What is This ICPC Thing?

 

One of the best things about adopting through Nightlight is that families have the opportunity to be selected by an expectant parent in any one of our ten offices across the country.  To think that you live in OK and might be considered as an adoptive family in South Carolina is an exciting thought, and brings hope of expanded possibilities. Some families might say it’s also one of the hardest things.  Why? Not because they hesitate one second to travel to get that precious baby  or taking off work a bit longer, but the wait to come home….that long, no specific time period, sit in a hotel room in an unknown city process known as ICPC.  Maybe taking a more focused look at the process will help make it more understandable–and therefore, tolerated a bit easier when the time comes.

 

The ICPC (short for the Interstate Compact on the Placement of Children) has been around since 1950’s when it became evident that moving children from one state to another for the purpose of foster care or adoption, needed some safeguards.  Its goal was to shut down improper, illegal or incomplete processes that left children in new states without proper support, permanency plans or legal parents.  By 1990, every state and the Virgin Islands had passed laws creating ICPC regulations.  So, technically, it is a compact between the states, not a federal law.  It applies to children sent out of state for adoption, foster care, treatment or residential centers.  Every state has a Compact Administrator (generally a staff in the state office) who oversees the coming and going of children between states, and assures that the legal work is done properly and the documents are in place to assure the placement is being done legally and in the best interest of the child.

 

Now, back to the “waiting to go home” process.  Because of the need for each state to approve the move of a child from one state to another, it is required that the child not leave his state of residence until that work has been done.  Let’s a couple lives in Kentucky and they are chosen to adopt a child in Missouri.  They travel to Missouri and are able to be there for the birth of their daughter.  What a wonderful experience to see that birth and be able to take her home from the hospital.  They return to their hotel room, very happy and longing to go home where they can see their family, who eagerly awaits their return.  But things are now at work in the background that will determine when they can go home.  The agency will have prepared some paperwork as before the baby’s birth, including the home study and all supporting documents.  But, we have to wait other documents, such as medical records. The last documents to be completed are the legal consent forms by the birth mother.  Once all the paperwork is collected, it is sent to the ICPC office of the sending state (where the child currently resides).  They review it and approve.  Sometimes they have questions, or ask for additional documents.  Once approval is given, they send it on to the receiving state, where the child will be residing.  That office does the same thing—reviews to make sure all documents are in order. The agency knows when each step is taken.  We are notified when the sending state approves, and also when the receiving state approves.  We’ve learned over the years of doing ICPC, that anxious adoptive parents making calls to check on the progress, or complain because it’s taking too long, is just not successful and actually interferes with the process.  ICPC offices are frequently handling many cases at one time, and they need to focus on their reviews.  We know from our experience that these workers are diligent and very aware that the families are in hotels waiting to leave. They work even harder when big holidays are coming and families are really anxious to leave.  These are the reasons we can’t tell you exactly how long it will take—there are several things we can’t control after the placement, but we do our part of submitting the paperwork as quickly as we can.  As soon approval is given by both states, families are free to leave immediately.

 

In the meantime, the families that plan ahead to be in their “temporary home” for several days fare the best.  So, make the best of it!
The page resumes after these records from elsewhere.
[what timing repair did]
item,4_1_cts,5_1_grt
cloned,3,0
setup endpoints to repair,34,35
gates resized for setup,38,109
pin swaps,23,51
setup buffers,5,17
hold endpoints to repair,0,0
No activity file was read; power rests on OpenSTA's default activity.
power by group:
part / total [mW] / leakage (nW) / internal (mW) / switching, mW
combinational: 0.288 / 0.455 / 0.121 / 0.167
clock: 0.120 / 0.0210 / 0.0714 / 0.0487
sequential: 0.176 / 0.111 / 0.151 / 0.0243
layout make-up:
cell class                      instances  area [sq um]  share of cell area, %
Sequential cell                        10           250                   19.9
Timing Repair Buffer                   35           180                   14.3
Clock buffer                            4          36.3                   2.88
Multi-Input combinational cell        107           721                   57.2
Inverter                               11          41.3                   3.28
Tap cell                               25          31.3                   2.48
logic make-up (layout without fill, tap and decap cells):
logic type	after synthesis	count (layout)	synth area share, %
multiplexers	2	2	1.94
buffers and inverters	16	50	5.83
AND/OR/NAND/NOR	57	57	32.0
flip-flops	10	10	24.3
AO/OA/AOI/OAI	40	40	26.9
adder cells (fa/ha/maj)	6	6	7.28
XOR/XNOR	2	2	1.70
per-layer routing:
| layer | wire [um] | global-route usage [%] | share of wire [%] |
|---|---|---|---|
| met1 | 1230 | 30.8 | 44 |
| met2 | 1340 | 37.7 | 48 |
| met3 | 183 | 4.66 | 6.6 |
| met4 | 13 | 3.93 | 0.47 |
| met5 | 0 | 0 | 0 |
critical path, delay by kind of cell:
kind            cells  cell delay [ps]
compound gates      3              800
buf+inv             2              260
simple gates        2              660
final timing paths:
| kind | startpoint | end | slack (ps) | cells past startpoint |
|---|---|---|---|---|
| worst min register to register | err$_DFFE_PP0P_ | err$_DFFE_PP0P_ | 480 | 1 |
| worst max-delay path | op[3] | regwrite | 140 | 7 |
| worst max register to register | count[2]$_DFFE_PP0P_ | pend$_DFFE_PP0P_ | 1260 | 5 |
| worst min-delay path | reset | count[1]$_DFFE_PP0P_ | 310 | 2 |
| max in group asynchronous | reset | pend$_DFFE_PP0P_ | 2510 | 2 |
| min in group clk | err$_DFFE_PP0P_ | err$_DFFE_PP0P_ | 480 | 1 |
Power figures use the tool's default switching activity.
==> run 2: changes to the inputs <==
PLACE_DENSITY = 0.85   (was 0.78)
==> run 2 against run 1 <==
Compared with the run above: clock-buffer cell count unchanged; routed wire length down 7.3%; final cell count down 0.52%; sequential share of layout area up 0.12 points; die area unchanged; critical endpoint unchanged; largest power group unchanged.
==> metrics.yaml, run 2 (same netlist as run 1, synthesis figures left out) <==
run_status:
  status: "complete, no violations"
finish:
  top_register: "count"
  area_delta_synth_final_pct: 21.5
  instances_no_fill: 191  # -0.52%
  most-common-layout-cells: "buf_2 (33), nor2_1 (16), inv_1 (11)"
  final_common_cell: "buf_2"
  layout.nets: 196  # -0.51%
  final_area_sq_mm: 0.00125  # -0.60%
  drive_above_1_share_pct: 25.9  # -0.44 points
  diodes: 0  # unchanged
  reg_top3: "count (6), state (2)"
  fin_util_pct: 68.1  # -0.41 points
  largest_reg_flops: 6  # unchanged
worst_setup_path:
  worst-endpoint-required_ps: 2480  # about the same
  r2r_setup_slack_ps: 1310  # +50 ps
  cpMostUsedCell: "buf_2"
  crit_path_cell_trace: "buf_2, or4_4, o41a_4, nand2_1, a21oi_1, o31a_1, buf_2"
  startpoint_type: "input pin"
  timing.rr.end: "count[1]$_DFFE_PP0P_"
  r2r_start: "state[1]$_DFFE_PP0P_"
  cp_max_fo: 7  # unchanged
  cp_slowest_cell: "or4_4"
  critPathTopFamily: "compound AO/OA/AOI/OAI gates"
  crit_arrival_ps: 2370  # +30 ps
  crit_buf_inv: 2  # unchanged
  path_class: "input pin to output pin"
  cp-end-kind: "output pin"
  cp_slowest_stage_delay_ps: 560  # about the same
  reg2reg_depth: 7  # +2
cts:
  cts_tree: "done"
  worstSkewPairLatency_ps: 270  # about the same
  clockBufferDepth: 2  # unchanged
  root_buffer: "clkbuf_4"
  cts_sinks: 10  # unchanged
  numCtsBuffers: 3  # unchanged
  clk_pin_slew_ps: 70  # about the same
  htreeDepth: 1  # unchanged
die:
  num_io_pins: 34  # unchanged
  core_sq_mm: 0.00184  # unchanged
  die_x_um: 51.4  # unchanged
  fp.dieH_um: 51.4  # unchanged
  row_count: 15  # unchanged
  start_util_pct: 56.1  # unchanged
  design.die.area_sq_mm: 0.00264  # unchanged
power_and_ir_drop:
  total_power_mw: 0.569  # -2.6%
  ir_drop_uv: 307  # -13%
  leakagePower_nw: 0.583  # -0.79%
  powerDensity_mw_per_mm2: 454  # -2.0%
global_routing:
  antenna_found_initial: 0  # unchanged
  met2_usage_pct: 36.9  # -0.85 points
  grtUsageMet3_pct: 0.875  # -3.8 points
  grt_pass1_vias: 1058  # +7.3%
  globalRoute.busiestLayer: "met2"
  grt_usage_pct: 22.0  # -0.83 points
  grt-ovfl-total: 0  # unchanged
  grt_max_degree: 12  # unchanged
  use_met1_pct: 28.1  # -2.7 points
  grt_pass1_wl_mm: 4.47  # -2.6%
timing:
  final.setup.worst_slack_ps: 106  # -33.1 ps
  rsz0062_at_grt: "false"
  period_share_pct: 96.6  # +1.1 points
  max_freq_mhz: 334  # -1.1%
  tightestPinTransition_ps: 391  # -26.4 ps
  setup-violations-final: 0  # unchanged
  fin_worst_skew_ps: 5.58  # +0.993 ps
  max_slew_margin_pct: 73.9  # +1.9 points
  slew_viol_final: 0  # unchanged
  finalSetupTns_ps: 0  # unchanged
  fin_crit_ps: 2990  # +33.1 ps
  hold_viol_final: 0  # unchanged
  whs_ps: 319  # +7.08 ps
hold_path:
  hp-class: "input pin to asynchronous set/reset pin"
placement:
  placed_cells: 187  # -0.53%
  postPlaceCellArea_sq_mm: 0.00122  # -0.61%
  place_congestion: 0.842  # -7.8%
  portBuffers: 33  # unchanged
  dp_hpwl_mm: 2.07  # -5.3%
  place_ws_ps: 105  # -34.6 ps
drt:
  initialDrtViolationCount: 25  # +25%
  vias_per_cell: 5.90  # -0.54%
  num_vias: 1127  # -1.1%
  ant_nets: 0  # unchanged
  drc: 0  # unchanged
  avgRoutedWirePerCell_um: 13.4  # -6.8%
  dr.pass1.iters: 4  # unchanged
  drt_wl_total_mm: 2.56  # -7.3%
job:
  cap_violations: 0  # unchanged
[src/rtl/debug_rom_fetcher.sv]
// Debug ROM fetcher: reads a run of 64-bit words from the debug ROM and
// streams them out as 32-bit instructions, low half first, with buffering
// and backpressure.
module debug_rom_fetcher #(
  parameter int FifoDepth = 4,
  parameter int CntW      = 8
) (
  input  logic            clk_i,
  input  logic            rst_i,
  input  logic            start_i,
  input  logic [63:0]     base_addr_i,
  input  logic [CntW-1:0] num_words_i,
  input  logic            abort_i,
  output logic            busy_o,
  output logic            done_o,
  output logic            rom_req_o,
  output logic [63:0]     rom_addr_o,
  input  logic [63:0]     rom_rdata_i,
  output logic            instr_valid_o,
  input  logic            instr_ready_i,
  output logic [31:0]     instr_o
);

  localparam int PtrW   = $clog2(FifoDepth);
  localparam int CountW = $clog2(FifoDepth + 1);
  localparam logic [CountW:0] DepthL = (CountW + 1)'(FifoDepth);

  typedef enum logic [1:0] {StIdle, StFetch, StDrain} state_e;

  state_e            state_q, state_d;
  logic [63:0]       addr_q, addr_d;
  logic [CntW-1:0]   remain_q, remain_d;
  logic              inflight_q;
  logic              zeroDone_q, zeroDone_d;
  logic              req, drainDone, hasCredit;

  logic [63:0]       fifoMem_q [FifoDepth];
  logic [PtrW-1:0]   rdPtr_q, wrPtr_q;
  logic [CountW-1:0] count_q;
  logic              half_q;
  logic              push, pop, transfer, fifoEmpty;
  logic [63:0]       headWord;

  function automatic logic [PtrW-1:0] nextPtr(input logic [PtrW-1:0] p);
    return (p == PtrW'(FifoDepth - 1)) ? '0 : p + PtrW'(1);
  endfunction

  // A request is only issued if the word it returns is guaranteed a slot;
  // a pop happening this cycle is deliberately not counted as free space.
  assign hasCredit = ({1'b0, count_q} + (CountW + 1)'(inflight_q)) < DepthL;
  assign fifoEmpty = (count_q == '0);

  // Next-state logic: sequencing of start, issue and drain, with abort overriding all.
  always_comb begin
    state_d    = state_q;
    addr_d     = addr_q;
    remain_d   = remain_q;
    zeroDone_d = 1'b0;
    req        = 1'b0;
    drainDone  = 1'b0;
    case (state_q)
      StIdle: begin
        if (start_i) begin
          if (num_words_i != '0) begin
            addr_d   = base_addr_i & ~64'h7;
            remain_d = num_words_i;
            state_d  = StFetch;
          end else begin
            zeroDone_d = 1'b1;
          end
        end
      end
      StFetch: begin
        if (hasCredit) begin
          req      = 1'b1;
          addr_d   = addr_q + 64'd8;
          remain_d = remain_q - CntW'(1);
          if (remain_q == CntW'(1)) state_d = StDrain;
        end
      end
      StDrain: begin
        if (fifoEmpty && !inflight_q) begin
          drainDone = 1'b1;
          state_d   = StIdle;
        end
      end
      default: state_d = StIdle;
    endcase
    if (abort_i) begin
      state_d    = StIdle;
      req        = 1'b0;
      drainDone  = 1'b0;
      zeroDone_d = 1'b0;
    end
  end

  // Control registers: state, running address, words left, in-flight flag.
  always_ff @(posedge clk_i) begin
    if (rst_i) begin
      state_q    <= StIdle;
      addr_q     <= '0;
      remain_q   <= '0;
      inflight_q <= 1'b0;
      zeroDone_q <= 1'b0;
    end else begin
      state_q    <= state_d;
      addr_q     <= addr_d;
      remain_q   <= remain_d;
      inflight_q <= req;
      zeroDone_q <= zeroDone_d;
    end
  end

  // The returning word is dropped if an abort or reset lands on its arrival cycle.
  assign push     = inflight_q && !abort_i && !rst_i;
  assign transfer = instr_valid_o && instr_ready_i && !abort_i;
  assign pop      = transfer && half_q;

  // FIFO bookkeeping and half-select; abort flushes everything.
  always_ff @(posedge clk_i) begin
    if (rst_i || abort_i) begin
      rdPtr_q <= '0;
      wrPtr_q <= '0;
      count_q <= '0;
      half_q  <= 1'b0;
    end else begin
      if (push) wrPtr_q <= nextPtr(wrPtr_q);
      if (pop)  rdPtr_q <= nextPtr(rdPtr_q);
      case ({push, pop})
        2'b10:   count_q <= count_q + CountW'(1);
        2'b01:   count_q <= count_q - CountW'(1);
        default: count_q <= count_q;
      endcase
      if (transfer) half_q <= ~half_q;
    end
  end

  // FIFO storage; contents are don't-care until counted valid.
  always_ff @(posedge clk_i) begin
    if (push) fifoMem_q[wrPtr_q] <= rom_rdata_i;
  end

  assign headWord      = fifoMem_q[rdPtr_q];
  assign busy_o        = (state_q != StIdle);
  assign done_o        = zeroDone_q | drainDone;
  assign rom_req_o     = req;
  assign rom_addr_o    = req ? addr_q : '0;
  assign instr_valid_o = !fifoEmpty;
  assign instr_o       = instr_valid_o ? (half_q ? headWord[63:32] : headWord[31:0]) : '0;

endmodule
**config.mk**
```make
export PLATFORM = sky130hd
export DESIGN_NAME = zorro_autoconfig_chain_flat
export DESIGN_NICKNAME = d
export VERILOG_FILES = /design/src/rtl/zorro_ac_pkg.sv /design/src/rtl/zorro_autoconfig_chain_if.sv /design/src/rtl/zorro_ac_rom.sv /design/src/rtl/zorro_autoconfig_chain.sv /design/src/flat_wrapper.sv
export SDC_FILE = /design/constraint.sdc
export NUM_CORES = 1
export LEC_CHECK = 0
export CAP_MARGIN = 20
export CORE_MARGIN = 4
export CORE_UTILIZATION = 50
export CTS_BUF_LIST = sky130_fd_sc_hd__clkbuf_8
export CTS_CLUSTER_DIAMETER = 200
export DETAILED_ROUTE_END_ITERATION = 6
export PLACE_DENSITY_LB_ADDON = 0.08
export REMOVE_ABC_BUFFERS = 1
export SLEW_MARGIN = 20
export SYNTH_ARGS = -nofsm -noshare
export SYNTH_HDL_FRONTEND = slang
export SYNTH_HIERARCHICAL = 1
export SYNTH_SLANG_ARGS = --single-unit
export TNS_END_PERCENT = 30
```
**constraint.sdc**
```tcl
create_clock -name CLK40 -period 2.22 [get_ports CLK40]
set_clock_uncertainty 0.2 [all_clocks]
set_input_delay 0.444 -clock CLK40 [delete_from_list [all_inputs] [get_ports CLK40]]
set_output_delay 0.444 -clock CLK40 [all_outputs]
set_load 0.05 [all_outputs]
```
Here are some ideas for how to get through:

 

  • Plan to focus and enjoy just being together with your new little family member, whether you’re in a hotel or sitting in the hospital.  These times can enhance bonding and allow for lots of attention and nurturing for the baby.

 

  • Learn some things about the city you’re in, and explore as much as you can, especially if you arrive before delivery day.  This will help pass the time and can become a part of the birth story you will have to tell your child.

 

  • Bring books or computers or things to do in those quiet moments when the baby is sleeping (if you’re not asleep yourself!) It’s a good time to reflect on the journey that you’ve been on and the life ahead of you.  Take lots of pictures and videos, send them out so family can see what you’re doing each day.

 

  • Never hesitate to ask the staff of the office where you are about anything you need–locations of grocery stores, baby stores, restaurants, parks, places to go, and attractions unique to that city.

 

  • Once you are home, life will get very busy and we hope the memories of your entire experience will be a positive one, especially those days and moments created by waiting through the ICPC process.

written by Debbie Nomura, LCSW | Executive Director – OK Office

Giving Thanks During Your Adoption Journey

 

It can sometimes be challenging to choose an attitude of gratitude when you are on the path of adoptive parenting.  Adoption inherently involves loss and grief, and the wait to bring your child home can seem unbearable.  How can we focus on giving thanks as we go through this stressful process?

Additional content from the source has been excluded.